Forum Index => Refrigerator & Freezer Repair => Topic started by: rkinross on January 25, 2020, 03:09:25 PM

Title: Maytag rts17a freezer not cooling
Post by: rkinross on January 25, 2020, 03:09:25 PM
I am trying to trouble shoot my Maytag RTS17a freezer/fridge cooling problem.  This unit has the freezer on top and the fridge under and two separate doors to access each compartment.  The symptoms indicate the defrost cycle is not working correctly.  I am trying to check the defrost heater, defrost thermostat, and defrost timer.  I think these parts are under the freezer bottom shelf and would like to verify this.  There do not appear to be any screws holding the bottom down.  I also looked at the top of the fridge to see if they were accessible from underneath but it does not appear this will expose them.   Any tips on how to remove the panels to access these parts would be greatly appreciated.  Thank you.
Title: Re: Maytag rts17a freezer not cooling
Post by: rkinross on January 26, 2020, 07:14:25 AM
Here is something I found on AppliancePartsPro written by Jon D. Altamont, KST: There was frost buildup on the floor of the freezer compartment, indicating the refrigerator was failing to self defrost. I manually cycled the defrost timer, which was located on the rear of the refrigerator. After about twenty minutes the compressor came back on, so the timer was working. I then unplugged the fridge. Removing the contents and manually defrosting the freezer was the most time consuming part of the project. I then removed the three screws through the metal plate between the freezer and refrigerator doors (one through the hinge, one on the side opposite the hinge, and the third on the underside of the plate). Gently pry the metal plate from the side opposite the hinge, disconnect the two wires, and slide the plate out from behind the hinge. The freezer floor can then be worked over the brackets that held the metal plate and pulled straight out of the freezer. Gently lift the slab of foam board off the evaporator coils (I had to do more defrosting before it would lift from the coils). Once these parts were removed, I was able to thoroughly defrost the coils using a hair dryer. After disconnecting the spade terminals at both ends of the heater, a quick check with an ohmmeter showed the defrost heater had failed. Remove the retaining clip from the middle of the heater and carefully lift the heater from the coils. Reverse the process to reassemble the refrigerator. 
Title: Re: Maytag rts17a freezer not cooling
Post by: rkinross on January 29, 2020, 07:18:23 AM

After following JonD's instructions, I was able to access the coils under the freezer floor.  There are 3 torx screws on the metal plate between the freezer and refrigerator doors.  Be careful removing them because they strip easily and are difficult to find replacements.  I had to use a screw extractor on one of them because it would not budge with the torx screw driver.  I also had to remove the 2 bolts on the hinge between the two doors.  This forces the removal of both doors.  Take pictures of the hinges because there are many parts like washers and pads that should be put back in their original positions.   
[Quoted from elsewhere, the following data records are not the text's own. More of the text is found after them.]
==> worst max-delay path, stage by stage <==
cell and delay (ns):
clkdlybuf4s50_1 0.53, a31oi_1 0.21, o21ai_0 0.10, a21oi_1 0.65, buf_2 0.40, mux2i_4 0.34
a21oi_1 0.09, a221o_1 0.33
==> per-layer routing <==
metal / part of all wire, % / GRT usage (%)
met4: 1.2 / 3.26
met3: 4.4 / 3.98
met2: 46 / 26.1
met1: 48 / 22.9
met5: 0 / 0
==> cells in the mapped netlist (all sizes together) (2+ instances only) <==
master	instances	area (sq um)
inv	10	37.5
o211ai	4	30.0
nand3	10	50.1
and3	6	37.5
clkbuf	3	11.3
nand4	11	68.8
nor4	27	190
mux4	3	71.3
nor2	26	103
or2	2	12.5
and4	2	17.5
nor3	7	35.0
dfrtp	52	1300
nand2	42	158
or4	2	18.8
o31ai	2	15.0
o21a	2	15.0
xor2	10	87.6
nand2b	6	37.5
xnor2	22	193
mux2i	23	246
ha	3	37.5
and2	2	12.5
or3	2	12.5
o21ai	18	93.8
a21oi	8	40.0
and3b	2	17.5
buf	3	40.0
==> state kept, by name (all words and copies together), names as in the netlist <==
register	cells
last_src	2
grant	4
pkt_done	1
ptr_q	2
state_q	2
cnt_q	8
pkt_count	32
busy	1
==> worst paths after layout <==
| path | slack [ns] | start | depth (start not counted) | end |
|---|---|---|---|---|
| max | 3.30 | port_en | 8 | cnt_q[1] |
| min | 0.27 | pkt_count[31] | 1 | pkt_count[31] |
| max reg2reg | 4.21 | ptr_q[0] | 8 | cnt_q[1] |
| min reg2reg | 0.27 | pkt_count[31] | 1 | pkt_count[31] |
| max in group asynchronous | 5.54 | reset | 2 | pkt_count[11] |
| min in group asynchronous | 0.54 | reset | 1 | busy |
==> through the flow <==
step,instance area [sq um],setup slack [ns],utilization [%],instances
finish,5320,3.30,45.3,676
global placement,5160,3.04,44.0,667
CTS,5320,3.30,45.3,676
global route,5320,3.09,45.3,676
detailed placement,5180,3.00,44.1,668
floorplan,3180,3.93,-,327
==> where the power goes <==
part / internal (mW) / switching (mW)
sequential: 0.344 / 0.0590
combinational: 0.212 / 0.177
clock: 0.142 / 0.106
File: src/rtl/systolic_pe.sv
// rtl/systolic_pe.sv - weight-stationary processing element with pass-right activation and pass-down psum
module systolic_pe #(
    parameter int DATA_WIDTH  = 8,
    parameter int ACCUM_WIDTH = 32
) (
    input  logic                   clk,
    input  logic                   rst_n,
    input  logic                   en,
    input  logic                   w_we,
    input  logic [DATA_WIDTH-1:0]  w_in,
    input  logic [DATA_WIDTH-1:0]  act_in,
    input  logic [ACCUM_WIDTH-1:0] psum_in,
    input  logic                   v_in,
    output logic [DATA_WIDTH-1:0]  act_out,
    output logic [ACCUM_WIDTH-1:0] psum_out,
    output logic                   v_out
);

    logic signed [DATA_WIDTH-1:0]   w_q;
    logic signed [2*DATA_WIDTH-1:0] prod;

    assign prod = w_q * $signed(act_in);

    // Weight loads are independent of the stall; the data path advances only when enabled.
    always_ff @(posedge clk) begin
        if (!rst_n) begin
            w_q      <= '0;
            act_out  <= '0;
            psum_out <= '0;
            v_out    <= 1'b0;
        end else begin
            if (w_we) begin
                w_q <= w_in;
            end
            if (en) begin
                act_out  <= act_in;
                psum_out <= psum_in + ACCUM_WIDTH'(prod);
                v_out    <= v_in;
            end
        end
    end

endmodule
<file path="src/rtl/i2c_master_burst.sv">
// i2c_master_burst
// Single-master I2C controller. One accepted command produces
// START, address + R/W, then 0..MAX_BYTES data bytes (write or read), then STOP.
// An address or write-data NACK aborts the burst and goes straight to STOP.
//
// Ports
//   clk, rst_n         : clock, synchronous active-low reset
//   start              : request a transfer, taken only while free=1
//   add_reg, R_W       : slave address (MSB first) and direction (1=read)
//   byte_cnt           : burst length, clamped to MAX_BYTES
//   wr_data / rd_data  : byte k at [k*DATA_LEN +: DATA_LEN]
//   sda_in             : sampled SDA line level
//   scl                : push-pull clock
//   sda_oe             : 1 pulls SDA low, 0 releases it
//   free, done, nack   : idle flag, end-of-transfer pulse, NACK-abort flag
module i2c_master_burst #(
    parameter int FREQ_DIFF = 4,
    parameter int ADDR_LEN  = 7,
    parameter int DATA_LEN  = 8,
    parameter int MAX_BYTES = 4,
    parameter int CNT_W     = $clog2(MAX_BYTES + 1)
) (
    input  logic                          clk,
    input  logic                          rst_n,
    input  logic                          start,
    input  logic [ADDR_LEN-1:0]           add_reg,
    input  logic                          R_W,
    input  logic [CNT_W-1:0]              byte_cnt,
    input  logic [DATA_LEN*MAX_BYTES-1:0] wr_data,
    input  logic                          sda_in,
    output logic                          scl,
    output logic                          sda_oe,
    output logic [DATA_LEN*MAX_BYTES-1:0] rd_data,
    output logic                          free,
    output logic                          done,
    output logic                          nack
);
    typedef enum logic [3:0] {
        S_IDLE, S_START, S_ADDR, S_AACK, S_WDATA, S_WACK, S_RDATA, S_RACK, S_STOP
    } state_t;

    localparam int QC_W  = (FREQ_DIFF > 1) ? $clog2(FREQ_DIFF) : 1;
    localparam int BIT_W = $clog2(((ADDR_LEN > DATA_LEN) ? ADDR_LEN : DATA_LEN) + 1);
    localparam logic [QC_W-1:0] QC_LAST = QC_W'(FREQ_DIFF - 1);

    state_t                        state_q, state_d;
    logic [QC_W-1:0]               qcnt_q;
    logic [1:0]                    quarter_q;
    logic [BIT_W-1:0]              bit_q;
    logic [CNT_W-1:0]              byte_q, nbytes_q;
    logic [ADDR_LEN:0]             addr_q;     // {address, R/W}, sent MSB first
    logic [DATA_LEN-1:0]           cur_q;      // write: outgoing byte; read: incoming byte
    logic [DATA_LEN*MAX_BYTES-1:0] wr_sh_q;    // remaining write bytes, next one in the low byte
    logic                          rw_q, ack_q, nack_q, done_q;

    logic tick, bit_end, sample_pt, accept, addr_last, data_last, byte_last, scl_mid;

    assign tick      = (qcnt_q == QC_LAST);
    assign bit_end   = tick && (quarter_q == 2'd3);
    assign sample_pt = tick && (quarter_q == 2'd1);
    assign accept    = (state_q == S_IDLE) && start;
    assign addr_last = (bit_q == BIT_W'(ADDR_LEN));
    assign data_last = (bit_q == BIT_W'(DATA_LEN - 1));
    assign byte_last = (byte_q == nbytes_q - CNT_W'(1));
    assign scl_mid   = quarter_q[0] ^ quarter_q[1];   // high during q1 and q2

    // State register
    always_ff @(posedge clk) begin
        if (!rst_n) state_q <= S_IDLE;
        else        state_q <= state_d;
    end

    // Next-state logic; ack_q holds the level sampled in q1 of the current bit
    always_comb begin
        state_d = state_q;
        case (state_q)
            S_IDLE:  if (start) state_d = S_START;
            S_START: if (bit_end) state_d = S_ADDR;
            S_ADDR:  if (bit_end && addr_last) state_d = S_AACK;
            S_AACK:  if (bit_end) begin
                if (ack_q || nbytes_q == '0) state_d = S_STOP;
                else if (rw_q)               state_d = S_RDATA;
                else                         state_d = S_WDATA;
            end
            S_WDATA: if (bit_end && data_last) state_d = S_WACK;
            S_WACK:  if (bit_end) state_d = (ack_q || byte_last) ? S_STOP : S_WDATA;
            S_RDATA: if (bit_end && data_last) state_d = S_RACK;
            S_RACK:  if (bit_end) state_d = byte_last ? S_STOP : S_RDATA;
            S_STOP:  if (bit_end) state_d = S_IDLE;
            default: state_d = S_IDLE;
        endcase
    end

    // Output logic: line levels follow purely from state and quarter
    always_comb begin
        scl    = 1'b1;
        sda_oe = 1'b0;
        case (state_q)
            S_START: begin
                scl    = (quarter_q != 2'd3);
                sda_oe = quarter_q[1];            // SDA falls in q2 with SCL high
            end
            S_STOP: begin
                scl    = (quarter_q != 2'd0);
                sda_oe = ~quarter_q[1];           // SDA rises in q2 with SCL high
            end
            S_ADDR: begin
                scl    = scl_mid;
                sda_oe = ~addr_q[ADDR_LEN];
            end
            S_WDATA: begin
                scl    = scl_mid;
                sda_oe = ~cur_q[DATA_LEN-1];
            end
            S_AACK, S_WACK, S_RDATA: scl = scl_mid;
            S_RACK: begin
                scl    = scl_mid;
                sda_oe = ~byte_last;              // ACK all but the final read byte
            end
            default: ;
        endcase
    end

    assign free = (state_q == S_IDLE);
    assign done = done_q;
    assign nack = nack_q;

    // Bit timing and data path
    always_ff @(posedge clk) begin
        if (!rst_n) begin
            qcnt_q    <= '0;
            quarter_q <= 2'd0;
            bit_q     <= '0;
            byte_q    <= '0;
            nbytes_q  <= '0;
            addr_q    <= '0;
            cur_q     <= '0;
            wr_sh_q   <= '0;
            rw_q      <= 1'b0;
            ack_q     <= 1'b0;
            nack_q    <= 1'b0;
            done_q    <= 1'b0;
        end else begin
            done_q <= (state_q == S_STOP) && bit_end;
            if (accept) begin
                qcnt_q    <= '0;
                quarter_q <= 2'd0;
                bit_q     <= '0;
                byte_q    <= '0;
                nbytes_q  <= (byte_cnt > CNT_W'(MAX_BYTES)) ? CNT_W'(MAX_BYTES) : byte_cnt;
                addr_q    <= {add_reg, R_W};
                wr_sh_q   <= wr_data;
                rw_q      <= R_W;
                nack_q    <= 1'b0;
            end else if (state_q != S_IDLE) begin
                qcnt_q <= tick ? '0 : qcnt_q + QC_W'(1);
                if (tick) quarter_q <= quarter_q + 2'd1;
                if (sample_pt) begin
                    ack_q <= sda_in;
                    if (state_q == S_RDATA) cur_q <= {cur_q[DATA_LEN-2:0], sda_in};
                end
                if (bit_end) begin
                    case (state_q)
                        S_ADDR: begin
                            addr_q <= {addr_q[ADDR_LEN-1:0], 1'b0};
                            bit_q  <= addr_last ? '0 : bit_q + BIT_W'(1);
                        end
                        S_AACK: begin
                            bit_q  <= '0;
                            byte_q <= '0;
                            if (ack_q) nack_q <= 1'b1;
                            else if (!rw_q && nbytes_q != '0) begin
                                cur_q   <= wr_sh_q[DATA_LEN-1:0];
                                wr_sh_q <= wr_sh_q >> DATA_LEN;
                            end
                        end
                        S_WDATA: begin
                            cur_q <= {cur_q[DATA_LEN-2:0], 1'b0};
                            bit_q <= data_last ? '0 : bit_q + BIT_W'(1);
                        end
                        S_WACK: begin
                            if (ack_q) nack_q <= 1'b1;
                            else if (!byte_last) begin
                                byte_q  <= byte_q + CNT_W'(1);
                                cur_q   <= wr_sh_q[DATA_LEN-1:0];
                                wr_sh_q <= wr_sh_q >> DATA_LEN;
                            end
                        end
                        S_RDATA: bit_q <= data_last ? '0 : bit_q + BIT_W'(1);
                        S_RACK:  if (!byte_last) byte_q <= byte_q + CNT_W'(1);
                        default: ;
                    endcase
                end
            end
        end
    end

    // Read bytes: each slot updates only when its own byte completes,
    // so bytes beyond the current burst keep their earlier contents.
    generate
        for (genvar gi = 0; gi < MAX_BYTES; gi++) begin : g_rd
            logic [DATA_LEN-1:0] rd_byte_q;
            always_ff @(posedge clk) begin
                if (!rst_n) rd_byte_q <= '0;
                else if (state_q == S_RDATA && bit_end && data_last && byte_q == CNT_W'(gi))
                    rd_byte_q <= cur_q;
            end
            assign rd_data[gi*DATA_LEN +: DATA_LEN] = rd_byte_q;
        end
    endgenerate
endmodule

</file>
<file path="config.mk">
export PLATFORM = sky130hd
export DESIGN_NAME = i2c_master_burst
export DESIGN_NICKNAME = d
export VERILOG_FILES = /design/src/rtl/i2c_master_burst.sv
export SDC_FILE = /design/constraint.sdc
export NUM_CORES = 1
export LEC_CHECK = 0
export ABC_AREA = 0
export BUFFER_PORTS_ARGS = -buffer_cell sky130_fd_sc_hd__buf_4
export CAP_MARGIN = 20
export CORE_MARGIN = 8
export CORE_UTILIZATION = 35
export DETAILED_ROUTE_END_ITERATION = 12
export PLACE_DENSITY = 0.54
export SLEW_MARGIN = 20
export SYNTH_ARGS = -nofsm -noshare
export SYNTH_HDL_FRONTEND = slang
export SYNTH_SLANG_ARGS = --single-unit
</file>
<file path="constraint.sdc">
create_clock -name clk -period 1.82 [get_ports clk]
set_clock_uncertainty 0.1 [all_clocks]
set_input_delay 0.182 -clock clk [delete_from_list [all_inputs] [get_ports clk]]
set_output_delay 0.182 -clock clk [all_outputs]
set_load 0.02 [all_outputs]
</file>
# After elaboration in Yosys (flattened, before gate mapping)
# Cells that the tools add are included.
# word_totals
reg_bits,102
in_bits,47
out_inout_bits,37
elab_cells,144
# classes
add_sub_neg,5
order_cmp,1
eq_ne,31
mux,43
bitwise_logic,7
n_reduce_logical,40
# ops
cell,count
32-bit 2-to-1 mux,7
8-bit 2-to-1 mux,11
32-bit one-hot mux with 2 select lines,1
4-bit 2-to-1 mux,13
4-bit one-hot mux with 9 select lines,1
8-bit one-hot mux with 3 select lines,1
2-bit inequality test (second input constant),11
4-bit by 3-bit == test with 1-bit output (second input constant),5
1-bit logical AND,12
3-bit inequality test (second input constant),4
2-bit nonzero test,5
3-bit 2-to-1 mux,3
3-bit one-hot mux with 3 select lines,1
3-bit AND reduction,3
9-bit AND reduction,1
3-bit nonzero test,3
4-bit by 2-bit == test with 1-bit output (second input constant),2
4-bit one-hot mux with 2 select lines,1
4-bit AND reduction,2
7-bit AND reduction,1
3-bit by 2-bit == test with 1-bit output (second input constant),2
3-bit logical NOT,2
1-bit inverter,6
6-bit OR reduction,1
other kinds (22),28

# Depth between registers and ports, before layout
# depth
ltp_word,8
depth_mapped,9
mapped_depth_nobuf,7

# Worst setup path before layout
# OpenSTA, ideal clock, no wires.
# synth_timing
path_type,register to register
startpoint,register state_q[2]
endpoint,register state_q[1]
setup_ps,119
arrival_ps,1758
required_time_ps,1601
setup_slack_ps,-157
path_stages_with_launch,9
path_buffers,2
synth_period_minus_slack_ps,1977
path_cell_list,dfxtp_1 -> or4_1 -> buf_2 -> inv_4 -> and2_1 -> buf_6 -> a211o_4 -> nand3_2 -> o221a_2
# synth_via
elab_chain_cells,3
elab_cells_between_ends,20
classes_between,eq/ne: 17; mux: 1; reduce/logical: 2
# synth_lines
element,line_no,text
"start, declared",46,"state_t state_q, state_d;"
"start signal, assigned",70,else state_q <= state_d;
4-bit by 2-bit == test with 1-bit output (tied with other cells),76,case (state_q)
2-bit inequality test (no source line),n/a,
9-bit AND reduction (no source line),n/a,
# Parallel ways exist; a longest one is shown, timed or not.
# A chain may end at the register's enable or synchronous reset.

# Worst setup path in the final report
# layout_timing
startpoint,register nbytes_q[0]
endpoint,output port sda_oe
# layout_via
elab_chain_cells,4
# layout_lines
element,line_no,text
"start, declared",50,"logic [CNT_W-1:0] byte_q, nbytes_q;"
"start signal, assigned",150,nbytes_q <= (byte_cnt > CNT_W'(MAX_BYTES)) ? CNT_W'(MAX_BYTES) : byte_cnt;
3-bit by 1-bit subtractor with 3-bit output,64,assign byte_last = (byte_q == nbytes_q - CNT_W'(1));
3-bit == test,64,
1-bit inverter,118,sda_oe = ~byte_last;
1-bit one-hot mux with 5 select lines,98,case (state_q)
"end, declared",32,"output logic sda_oe,"
# Every way passes these cells.
## src/rtl/mem_wb_stage.sv

```systemverilog
// Memory/writeback stage: retires ALU/SLT results to the register file, runs
// LD/ST request/grant/response transactions, and holds the {V,C,N,Z} status.

package mem_wb_pkg;

  // Shared ISA opcode encodings (7-bit)
  localparam logic [6:0] OP_NOP  = 7'h00;
  localparam logic [6:0] OP_ADD  = 7'h02;
  localparam logic [6:0] OP_SUB  = 7'h05;
  localparam logic [6:0] OP_AND  = 7'h08;
  localparam logic [6:0] OP_OR   = 7'h09;
  localparam logic [6:0] OP_XOR  = 7'h0A;
  localparam logic [6:0] OP_NOT  = 7'h0B;
  localparam logic [6:0] OP_MOVB = 7'h0C;
  localparam logic [6:0] OP_LSR  = 7'h0D;
  localparam logic [6:0] OP_LSL  = 7'h0E;
  localparam logic [6:0] OP_LD   = 7'h10;
  localparam logic [6:0] OP_ST   = 7'h20;
  localparam logic [6:0] OP_MOVA = 7'h40;
  localparam logic [6:0] OP_ADI  = 7'h42;
  localparam logic [6:0] OP_SBI  = 7'h45;
  localparam logic [6:0] OP_ANI  = 7'h48;
  localparam logic [6:0] OP_ORI  = 7'h49;
  localparam logic [6:0] OP_XRI  = 7'h4A;
  localparam logic [6:0] OP_AIU  = 7'h52;
  localparam logic [6:0] OP_SIU  = 7'h55;
  localparam logic [6:0] OP_BZ   = 7'h60;
  localparam logic [6:0] OP_BNZ  = 7'h61;
  localparam logic [6:0] OP_SLT  = 7'h65;
  localparam logic [6:0] OP_JMP  = 7'h70;
  localparam logic [6:0] OP_JML  = 7'h71;
  localparam logic [6:0] OP_JMR  = 7'h72;

  // Bit positions inside the {V, C, N, Z} flag vector
  localparam int FLAG_V = 3;
  localparam int FLAG_N = 1;

  typedef enum logic [2:0] {
    CLS_NONE,
    CLS_ALU,
    CLS_SLT,
    CLS_LD,
    CLS_ST
  } op_class_e;

  function automatic op_class_e classify(input logic [6:0] opcode);
    op_class_e cls;
    case (opcode)
      OP_MOVA, OP_MOVB, OP_ADD, OP_SUB, OP_AND, OP_OR, OP_XOR, OP_NOT,
      OP_ADI, OP_SBI, OP_ANI, OP_ORI, OP_XRI, OP_AIU, OP_SIU,
      OP_LSL, OP_LSR:                                  cls = CLS_ALU;
      OP_SLT:                                          cls = CLS_SLT;
      OP_LD:                                           cls = CLS_LD;
      OP_ST:                                           cls = CLS_ST;
      OP_NOP, OP_BZ, OP_BNZ, OP_JMP, OP_JML, OP_JMR:   cls = CLS_NONE;
      default:                                         cls = CLS_NONE;
    endcase
    return cls;
  endfunction

endpackage

module mem_wb_stage
  import mem_wb_pkg::*;
#(
  parameter int DATA_W = 32,
  parameter int REG_AW = 5
) (
  input  logic              clk,
  input  logic              rst_n,
  input  logic              in_valid,
  output logic              in_ready,
  input  logic [6:0]        in_opcode,
  input  logic [DATA_W-1:0] in_fout,
  input  logic [3:0]        in_flags,
  input  logic [DATA_W-1:0] in_addr,
  input  logic [DATA_W-1:0] in_sdata,
  input  logic [REG_AW-1:0] in_dr,
  output logic              mem_req,
  output logic              mem_we,
  output logic [DATA_W-1:0] mem_addr,
  output logic [DATA_W-1:0] mem_wdata,
  input  logic              mem_gnt,
  input  logic              mem_rvalid,
  input  logic [DATA_W-1:0] mem_rdata,
  output logic              wb_en,
  output logic [REG_AW-1:0] wb_addr,
  output logic [DATA_W-1:0] wb_data,
  output logic [3:0]        status
);

  typedef enum logic [1:0] {
    S_IDLE,
    S_REQ,
    S_WAIT
  } state_e;

  state_e              state_q,     state_d;
  logic                mem_req_q,   mem_req_d;
  logic                mem_we_q,    mem_we_d;
  logic [DATA_W-1:0]   mem_addr_q,  mem_addr_d;
  logic [DATA_W-1:0]   mem_wdata_q, mem_wdata_d;
  logic [REG_AW-1:0]   dr_q,        dr_d;
  logic                wb_en_q,     wb_en_d;
  logic [REG_AW-1:0]   wb_addr_q,   wb_addr_d;
  logic [DATA_W-1:0]   wb_data_q,   wb_data_d;
  logic [3:0]          status_q,    status_d;

  op_class_e           in_class;
  logic                accept;
  logic                slt_bit;

  assign in_ready = (state_q == S_IDLE);
  assign accept   = in_valid && in_ready;
  assign in_class = classify(in_opcode);
  assign slt_bit  = in_flags[FLAG_N] ^ in_flags[FLAG_V];

  always_comb begin
    // NOTE: every variable gets a default before any branch, so no path
    // leaves one unassigned and no latch is inferred.
    state_d     = state_q;
    mem_req_d   = mem_req_q;
    mem_we_d    = mem_we_q;
    mem_addr_d  = mem_addr_q;
    mem_wdata_d = mem_wdata_q;
    dr_d        = dr_q;
    wb_en_d     = 1'b0;
    wb_addr_d   = wb_addr_q;
    wb_data_d   = wb_data_q;
    status_d    = status_q;

    case (state_q)
      S_IDLE: begin
        if (accept) begin
          case (in_class)
            CLS_ALU: begin
              status_d = in_flags;
              // R0 is hardwired zero, so its writes are dropped
              if (in_dr != '0) begin
                wb_en_d   = 1'b1;
                wb_addr_d = in_dr;
                wb_data_d = in_fout;
              end
            end
            CLS_SLT: begin
              status_d = in_flags;
              if (in_dr != '0) begin
                wb_en_d   = 1'b1;
                wb_addr_d = in_dr;
                wb_data_d = {{(DATA_W-1){1'b0}}, slt_bit};
              end
            end
            CLS_LD, CLS_ST: begin
              mem_req_d   = 1'b1;
              mem_we_d    = (in_class == CLS_ST);
              mem_addr_d  = in_addr;
              mem_wdata_d = in_sdata;
              dr_d        = in_dr;
              state_d     = S_REQ;
            end
            default: ;
          endcase
        end
      end

      S_REQ: begin
        // Request fields stay frozen until the grant; rvalid before it is ignored
        if (mem_gnt) begin
          mem_req_d = 1'b0;
          if (mem_we_q) begin
            state_d = S_IDLE;
          end else if (mem_rvalid) begin
            wb_en_d   = (dr_q != '0);
            wb_addr_d = (dr_q != '0) ? dr_q : wb_addr_q;
            wb_data_d = (dr_q != '0) ? mem_rdata : wb_data_q;
            state_d   = S_IDLE;
          end else begin
            state_d = S_WAIT;
          end
        end
      end

      S_WAIT: begin
        if (mem_rvalid) begin
          wb_en_d   = (dr_q != '0);
          wb_addr_d = (dr_q != '0) ? dr_q : wb_addr_q;
          wb_data_d = (dr_q != '0) ? mem_rdata : wb_data_q;
          state_d   = S_IDLE;
        end
      end

      default: begin
        state_d   = S_IDLE;
        mem_req_d = 1'b0;
      end
    endcase
  end

  always_ff @(posedge clk or negedge rst_n) begin
    if (!rst_n) begin
      state_q     <= S_IDLE;
      mem_req_q   <= 1'b0;
      mem_we_q    <= 1'b0;
      mem_addr_q  <= '0;
      mem_wdata_q <= '0;
      dr_q        <= '0;
      wb_en_q     <= 1'b0;
      wb_addr_q   <= '0;
      wb_data_q   <= '0;
      status_q    <= '0;
    end else begin
      // NOTE: non-blocking assignments so every flop samples the pre-edge
      // value of its _d input regardless of statement order.
      state_q     <= state_d;
      mem_req_q   <= mem_req_d;
      mem_we_q    <= mem_we_d;
      mem_addr_q  <= mem_addr_d;
      mem_wdata_q <= mem_wdata_d;
      dr_q        <= dr_d;
      wb_en_q     <= wb_en_d;
      wb_addr_q   <= wb_addr_d;
      wb_data_q   <= wb_data_d;
      status_q    <= status_d;
    end
  end

  assign mem_req   = mem_req_q;
  assign mem_we    = mem_we_q;
  assign mem_addr  = mem_addr_q;
  assign mem_wdata = mem_wdata_q;
  assign wb_en     = wb_en_q;
  assign wb_addr   = wb_addr_q;
  assign wb_data   = wb_data_q;
  assign status    = status_q;

endmodule
```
After the doors were off, I had to pry the plastic freezer floor up from the metal plate separating the freezer and fridge using a small flat blade screw driver.  This metal plate also holds the temperature controls for the fridge and freezer.  I did not have to disconnect any wires to slide the plastic floor straight out of the freezer once the lip was over the metal plate. 

Be careful removing the slab of foam off the evaporator coils.  It is very fragile after being in there 20 years.  There is also a metal sheet attached to the foam.  It needed to be hot glued back on because it was only attached in on place and I felt it would be more secure if all 4 corners were glued down to replace it correctly.

Once the coils are exposed the defrost heater is easy to remove.  There is a small clip over the center of the heater that lifts right out.  After removing it the heater lifts straight up and out with needle nose pliers along with a metal shield covering the glass heater.  I was told to wear latex gloves when handling this part because the salt and oil on your hands can damage the heater.  My heater was definitely defective because when checked with a multi meter the ohm value displayed was zero meaning the circuit was open. 

The new heater part had two spade connectors attached to it but I was only able to use one of them on the right.  The left connector was not able to use the spade because the connection to the thermostat was a permanent plastic connector that could not be separated.  I had to splice the two wires together (thermostat and heater wires) with a wire nut after stripping them of their insulation.   

I also had difficulty replacing the thermostat.  It would not pry out easily from the location where it was mounted.  The replacement part design has changed and there is no longer a flange that would fit on the right side of the thermostat and slide under the metal drip pan.  There are major coils on top of it and it presses into a metal drain at the base of the coils.  The new one would not go in easily and it is not as firmly inserted as the original because of the missing flange.

Re-installing the doors is definitely a two person job.  The center hinge on the doors has to be loose to allow the doors to slide onto the hinge.  After the doors are on, the hinge bolts can then be tightened.  If they were not loose, the door could not be placed on the hinge.